## Action item
The job is to find each line of the records below that includes the word "over" and copy it.

## Collected data entries
Context: an optimization exercise on an open-source flow, tuned for small area, a short achievable clock period and few clock cycles per item. The choices shown serve that exercise and are no tape-out recipe.
Function was checked by simulation only, so behaviour that the tests miss may differ from the original.

### design/flow/run.sh
#!/bin/bash
# synth_recipe.tcl (not shown) runs the flow's synth.tcl, then flattens the netlist and writes it again
# the make line also repeats each setting of config.mk as NAME=value (left out here)
make -C /OpenROAD-flow-scripts/flow DESIGN_CONFIG=/design/flow/config.mk WORK_HOME=/design/flow/orfs CLKGATE_MAP_FILE= SYNTH_SCRIPT=/design/flow/synth_recipe.tcl finish
### design/flow/config.mk
export PLATFORM = sky130hd
export DESIGN_NAME = t32_wsc
export DESIGN_NICKNAME = t32_wsc
export VERILOG_FILES = /design/flow/design.v
export SDC_FILE = /design/flow/constraint.sdc
export NUM_CORES = 4
export LEC_CHECK = 0
export CAP_MARGIN = 20
export CORE_MARGIN = 2
export CORE_UTILIZATION = 35
export SLEW_MARGIN = 20
### design/flow/constraint.sdc
create_clock -name core_clock -period 16.5 [get_ports {clk}]
set_input_delay 3.3000 -clock core_clock [delete_from_list [all_inputs] [get_ports {clk}]]
set_output_delay 3.3000 -clock core_clock [all_outputs]
set_load 0.01 [all_outputs]
Context: an optimization exercise on an open-source flow, tuned for small area, a short achievable clock period and few clock cycles. The choices shown serve that exercise and are no tape-out recipe. Only simulation tests tie the RTL to the original design; equivalence was not proved. No activity file was given, so power comes from the tool's default toggle rates.

==> run a <==
Design video_entropy_coder, start of the top module:
module video_entropy_coder (
    input  wire        clk,
    input  wire        rst,
    input  wire        cmd_valid,
    output wire        cmd_ready,
    input  wire [31:0] cmd,
    input  wire        coef_valid,
    output wire        coef_ready,
    input  wire [15:0] coef,
    output reg         tok_valid,
    output reg  [2:0]  tok_kind,
    output reg  [20:0] tok_val,
    output reg  [5:0]  tok_run,
    output reg  [3:0]  tok_len,
    output reg         tok_tab,
    output reg         diag_valid
);
clock: 11.0 ns
lec_check: 0
cap_margin: 20
core_margin: 2
core_utilization: 55
cts_cluster_diameter: 80
cts_cluster_size: 24
place_density: 0.7
slew_margin: 20
standard.sh (not shown) runs the stock make flow with config.mk's settings and CLKGATE_MAP_FILE= SYNTH_SCRIPT=/design/flow/synth_recipe.tcl, a recipe that flattens the netlist after the stock synthesis.
==> flow/flow/run.sh <==
#!/bin/bash
# The standard layout (the standard.sh: ORFS synthesis to final layout,
# unchanged), with the setup timing repair aimed below the design's clock
# period: repair_timing is asked for SETUP_SLACK_MARGIN ns of setup slack at
# the design's clock and constraints. The SDC is not changed.
set -o pipefail
export SETUP_SLACK_MARGIN=7.7
bash standard.sh > standard.log 2>&1
==> run b: changes against run a <==
--- a/flow/design.v
+++ b/flow/design.v
@@ -77,15 +77,14 @@
         else if (r1)
             c_rdy <= 1'b1;
         else
             c_rdy <= st_idle_nx;
     end
     reg [15:0] wb0, wb1;
     reg        wz0, wz1;           
-    reg        hz;                 
     reg        wwp, wrp;           
     reg [1:0]  wcount;
     reg        cready;
     wire       wfire = coef_valid & cready;
     wire       wtake;
     wire       w0v = (wcount != 2'd0);
     wire [15:0] w0d = wrp ? wb1 : wb0;
@@ -103,18 +102,14 @@
             wwp    <= 1'b0;
             wrp    <= 1'b0;
             wcount <= 2'd0;
             cready <= 1'b1;
         end else begin
             if (wfire) wwp <= ~wwp;
             if (wtake) wrp <= ~wrp;
-            if ((wcount == 2'd0) | ((wcount == 2'd1) & wtake))
-                hz <= |coef;
-            else if (wtake)
-                hz <= wrp ? wz0 : wz1;
             case ({wfire, wtake})
                 2'b10:   wcount <= wcount + 2'd1;
                 2'b01:   wcount <= wcount - 2'd1;
                 default: ;
             endcase
             cready <= ~((wcount[1] | (wcount[0] & wfire)) & ~wtake);
         end
@@ -126,15 +121,15 @@
     reg         afull;             
     reg [63:0]  a_pend;            
     reg [63:0]  s_pend;            
     reg         s_full;            
     reg         s_active;          
     reg         rel0;              
     reg         alt, ivlc, quiet;
-    wire        wnz   = hz;
+    wire        wnz   = wrp ? wz1 : wz0;
     wire [7:0]  c_hi1 = 8'd1 << cnt[5:3];
     wire [7:0]  c_lo1 = 8'd1 << cnt[2:0];
     wire [7:0]  c_hit = ~({8{1'b1}} << cnt[5:3]);         
     wire [7:0]  c_lot = ~({8{1'b1}} << cnt[2:0]);
     wire [63:0] wsel, c_therm;
     generate
         for (q = 0; q < 64; q = q + 1) begin : g_dec
==> flow/flow/run.sh (replaced) <==
#!/bin/bash
# The standard layout (the standard.sh: ORFS synthesis to final layout,
# unchanged), with the setup timing repair aimed below the design's clock
# period: repair_timing is asked for SETUP_SLACK_MARGIN ns of setup slack at
# the design's clock and constraints. The SDC is not changed.
set -o pipefail
export SETUP_SLACK_MARGIN=7.9
bash standard.sh > standard.log 2>&1
==> flow/config.mk (replaced) <==
export PLATFORM = sky130hd
export DESIGN_NAME = video_entropy_coder
export DESIGN_NICKNAME = video_entropy_coder
export VERILOG_FILES = /design/flow/design.v
export SDC_FILE = /design/flow/constraint.sdc
export NUM_CORES = 4
export LEC_CHECK = 0
export CAP_MARGIN = 20
export CORE_MARGIN = 2
export CORE_UTILIZATION = 65
export CTS_CLUSTER_DIAMETER = 80
export CTS_CLUSTER_SIZE = 24
export PLACE_DENSITY = 0.8
export SLEW_MARGIN = 20
==> run c: changes against run a <==
--- a/flow/design.v
+++ b/flow/design.v
@@ -77,15 +77,14 @@
         else if (r1)
             c_rdy <= 1'b1;
         else
             c_rdy <= st_idle_nx;
     end
     reg [15:0] wb0, wb1;
     reg        wz0, wz1;           
-    reg        hz;                 
     reg        wwp, wrp;           
     reg [1:0]  wcount;
     reg        cready;
     wire       wfire = coef_valid & cready;
     wire       wtake;
     wire       w0v = (wcount != 2'd0);
     wire [15:0] w0d = wrp ? wb1 : wb0;
@@ -103,18 +102,14 @@
             wwp    <= 1'b0;
             wrp    <= 1'b0;
             wcount <= 2'd0;
             cready <= 1'b1;
         end else begin
             if (wfire) wwp <= ~wwp;
             if (wtake) wrp <= ~wrp;
-            if ((wcount == 2'd0) | ((wcount == 2'd1) & wtake))
-                hz <= |coef;
-            else if (wtake)
-                hz <= wrp ? wz0 : wz1;
             case ({wfire, wtake})
                 2'b10:   wcount <= wcount + 2'd1;
                 2'b01:   wcount <= wcount - 2'd1;
                 default: ;
             endcase
             cready <= ~((wcount[1] | (wcount[0] & wfire)) & ~wtake);
         end
@@ -126,15 +121,15 @@
     reg         afull;             
     reg [63:0]  a_pend;            
     reg [63:0]  s_pend;            
     reg         s_full;            
     reg         s_active;          
     reg         rel0;              
     reg         alt, ivlc, quiet;
-    wire        wnz   = hz;
+    wire        wnz   = wrp ? wz1 : wz0;
     wire [7:0]  c_hi1 = 8'd1 << cnt[5:3];
     wire [7:0]  c_lo1 = 8'd1 << cnt[2:0];
     wire [7:0]  c_hit = ~({8{1'b1}} << cnt[5:3]);         
     wire [7:0]  c_lot = ~({8{1'b1}} << cnt[2:0]);
     wire [63:0] wsel, c_therm;
     generate
         for (q = 0; q < 64; q = q + 1) begin : g_dec
==> run notes <==
- Routed wire length, highest first: run c, run a, run b.
- Final area: run b is higher than run c (about 1%).
- Of run c and run b, run b has the higher first-iteration DRC count (gap about 9%, measured against run b).
- Core utilization is about the same in run a and run c.
- Of run a and run c, run a has the higher combinational power (gap about 20%, measured against run c).
- Between run a and run c, the lower cell count is in run c (gap about 1%, measured against run c).
- The highest die area belongs to run a, the lowest to run b.
- In critical path depth, run b and run c do not differ.
- Between run a and run b, the lower sequential cell count is in run b (gap 1).
- Of run b and run a, run a has the higher synthesized cell count (gap about 1.1%, measured against run a).
Testbench counts of run a, summed over its fixed seeds: cycles 99,164.
Testbench counts of run b, summed over its fixed seeds: cycles 99,164.
Testbench counts of run c, summed over its fixed seeds: cycles 99,164.

-- static timing again, ports no longer ideal --
The results above use ideal ports. As a check the final layouts listed here were re-extracted and re-timed, cells and wires unchanged. Step 1 sets driving cells, clkbuf_16 on the clock port and buf_2 on the other inputs (assumed; they add their load-dependent delay and slew). Step 2 also shifts input and output timing later by t, the mid clock arrival at the registers, as if the neighbouring blocks saw the same clock. a / b / c = ideal / step 1 / step 2; a / b = the first two.
run | shift t [ns] | setup WS [ns] | worst setup path at the end | slew at the worst register clock pin (ns) | worst data-port slew with drivers (ns)
run a | 0.802 | 7.551 / 7.478 / 6.995 | input to register | 0.11 / 0.11 | 0.04
run b | 0.762 | 7.604 / 7.535 / 6.992 | input to register | 0.11 / 0.11 | 0.06
run c | 0.752 | 7.626 / 7.550 / 7.030 | input to register | 0.10 / 0.10 | 0.05
After both steps every run listed still meets setup and hold. The setup slack of run b, which loses most, moves by -0.069 ns with the drivers and by -0.612 ns with both steps.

## Exercise result
Testbench counts of run a, summed over its fixed seeds: cycles 99,164.
Testbench counts of run b, summed over its fixed seeds: cycles 99,164.
Testbench counts of run c, summed over its fixed seeds: cycles 99,164.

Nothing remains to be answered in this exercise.